▶ _WORK TO BE COMPLETED_: Lines from the one containing "met1 | 24.3 | 1241" through the end of the data below are to be transcribed exactly; leave out all others.
(EXERCISE DATA)
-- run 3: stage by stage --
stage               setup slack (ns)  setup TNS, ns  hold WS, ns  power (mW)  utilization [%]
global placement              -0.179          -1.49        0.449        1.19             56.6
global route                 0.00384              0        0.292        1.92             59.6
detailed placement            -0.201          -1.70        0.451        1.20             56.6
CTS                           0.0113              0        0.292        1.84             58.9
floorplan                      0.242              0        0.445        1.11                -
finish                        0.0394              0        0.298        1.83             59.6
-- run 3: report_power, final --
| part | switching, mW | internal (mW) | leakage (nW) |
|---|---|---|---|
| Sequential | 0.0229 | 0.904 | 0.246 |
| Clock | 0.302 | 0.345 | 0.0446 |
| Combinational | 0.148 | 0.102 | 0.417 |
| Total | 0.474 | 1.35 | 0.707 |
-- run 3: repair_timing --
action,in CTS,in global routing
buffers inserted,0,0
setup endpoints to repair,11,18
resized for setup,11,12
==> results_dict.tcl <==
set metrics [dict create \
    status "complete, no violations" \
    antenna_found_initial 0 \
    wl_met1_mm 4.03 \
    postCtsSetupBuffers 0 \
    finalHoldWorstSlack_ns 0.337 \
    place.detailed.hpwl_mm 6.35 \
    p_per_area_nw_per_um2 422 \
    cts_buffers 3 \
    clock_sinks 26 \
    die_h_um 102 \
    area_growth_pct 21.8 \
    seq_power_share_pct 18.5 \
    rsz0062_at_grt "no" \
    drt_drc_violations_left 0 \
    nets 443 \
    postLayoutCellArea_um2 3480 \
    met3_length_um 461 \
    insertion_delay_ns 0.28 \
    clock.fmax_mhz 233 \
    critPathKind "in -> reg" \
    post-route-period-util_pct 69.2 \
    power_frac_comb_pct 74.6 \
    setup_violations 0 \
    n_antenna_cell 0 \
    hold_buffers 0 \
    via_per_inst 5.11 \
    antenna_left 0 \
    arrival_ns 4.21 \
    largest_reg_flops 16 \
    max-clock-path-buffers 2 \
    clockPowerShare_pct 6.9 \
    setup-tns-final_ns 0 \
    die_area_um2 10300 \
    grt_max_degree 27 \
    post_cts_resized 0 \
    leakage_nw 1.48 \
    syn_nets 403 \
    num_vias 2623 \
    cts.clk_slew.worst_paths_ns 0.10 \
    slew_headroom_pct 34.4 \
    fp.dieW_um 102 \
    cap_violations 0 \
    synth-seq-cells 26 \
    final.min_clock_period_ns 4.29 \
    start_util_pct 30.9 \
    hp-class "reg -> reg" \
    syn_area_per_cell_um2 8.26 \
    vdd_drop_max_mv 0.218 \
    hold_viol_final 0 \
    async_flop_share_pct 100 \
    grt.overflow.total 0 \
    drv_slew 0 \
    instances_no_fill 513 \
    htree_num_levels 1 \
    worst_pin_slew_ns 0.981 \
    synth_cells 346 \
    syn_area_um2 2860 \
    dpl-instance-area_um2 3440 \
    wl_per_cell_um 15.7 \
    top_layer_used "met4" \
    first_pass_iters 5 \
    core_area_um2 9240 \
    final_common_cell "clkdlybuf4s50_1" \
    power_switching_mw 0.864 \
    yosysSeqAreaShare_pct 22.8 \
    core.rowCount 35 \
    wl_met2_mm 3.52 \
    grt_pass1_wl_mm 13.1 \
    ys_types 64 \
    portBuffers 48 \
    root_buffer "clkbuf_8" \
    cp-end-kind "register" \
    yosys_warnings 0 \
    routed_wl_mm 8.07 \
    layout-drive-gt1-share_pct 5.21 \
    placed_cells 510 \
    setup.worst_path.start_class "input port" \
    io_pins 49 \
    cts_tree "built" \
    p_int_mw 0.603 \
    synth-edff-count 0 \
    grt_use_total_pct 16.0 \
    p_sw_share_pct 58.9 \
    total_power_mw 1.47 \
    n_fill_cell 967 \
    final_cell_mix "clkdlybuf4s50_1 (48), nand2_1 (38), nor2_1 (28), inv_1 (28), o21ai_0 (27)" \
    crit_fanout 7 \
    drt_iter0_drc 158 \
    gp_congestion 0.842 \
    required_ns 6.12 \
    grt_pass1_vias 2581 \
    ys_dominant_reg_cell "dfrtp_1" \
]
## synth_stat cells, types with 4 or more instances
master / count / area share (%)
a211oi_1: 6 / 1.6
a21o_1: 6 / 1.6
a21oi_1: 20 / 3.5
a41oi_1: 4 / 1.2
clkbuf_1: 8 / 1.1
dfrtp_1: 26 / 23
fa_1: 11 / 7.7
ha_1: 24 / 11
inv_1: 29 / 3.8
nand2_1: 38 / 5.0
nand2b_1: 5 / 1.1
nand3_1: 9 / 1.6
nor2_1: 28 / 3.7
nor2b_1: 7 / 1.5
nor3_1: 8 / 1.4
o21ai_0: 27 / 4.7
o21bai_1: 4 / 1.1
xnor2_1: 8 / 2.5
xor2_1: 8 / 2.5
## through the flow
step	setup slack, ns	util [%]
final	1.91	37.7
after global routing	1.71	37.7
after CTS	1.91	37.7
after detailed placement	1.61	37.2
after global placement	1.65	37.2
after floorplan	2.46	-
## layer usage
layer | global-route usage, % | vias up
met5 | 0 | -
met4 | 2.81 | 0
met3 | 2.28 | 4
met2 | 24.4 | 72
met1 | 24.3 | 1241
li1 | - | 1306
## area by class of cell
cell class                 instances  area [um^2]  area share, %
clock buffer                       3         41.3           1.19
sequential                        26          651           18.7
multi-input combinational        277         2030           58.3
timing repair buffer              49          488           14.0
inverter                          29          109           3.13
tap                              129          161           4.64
(End EXERCISE DATA)
▶ _TASK RESPONSE_:
met1 | 24.3 | 1241
li1 | - | 1306
## area by class of cell
cell class                 instances  area [um^2]  area share, %
clock buffer                       3         41.3           1.19
sequential                        26          651           18.7
multi-input combinational        277         2030           58.3
timing repair buffer              49          488           14.0
inverter                          29          109           3.13
tap                              129          161           4.64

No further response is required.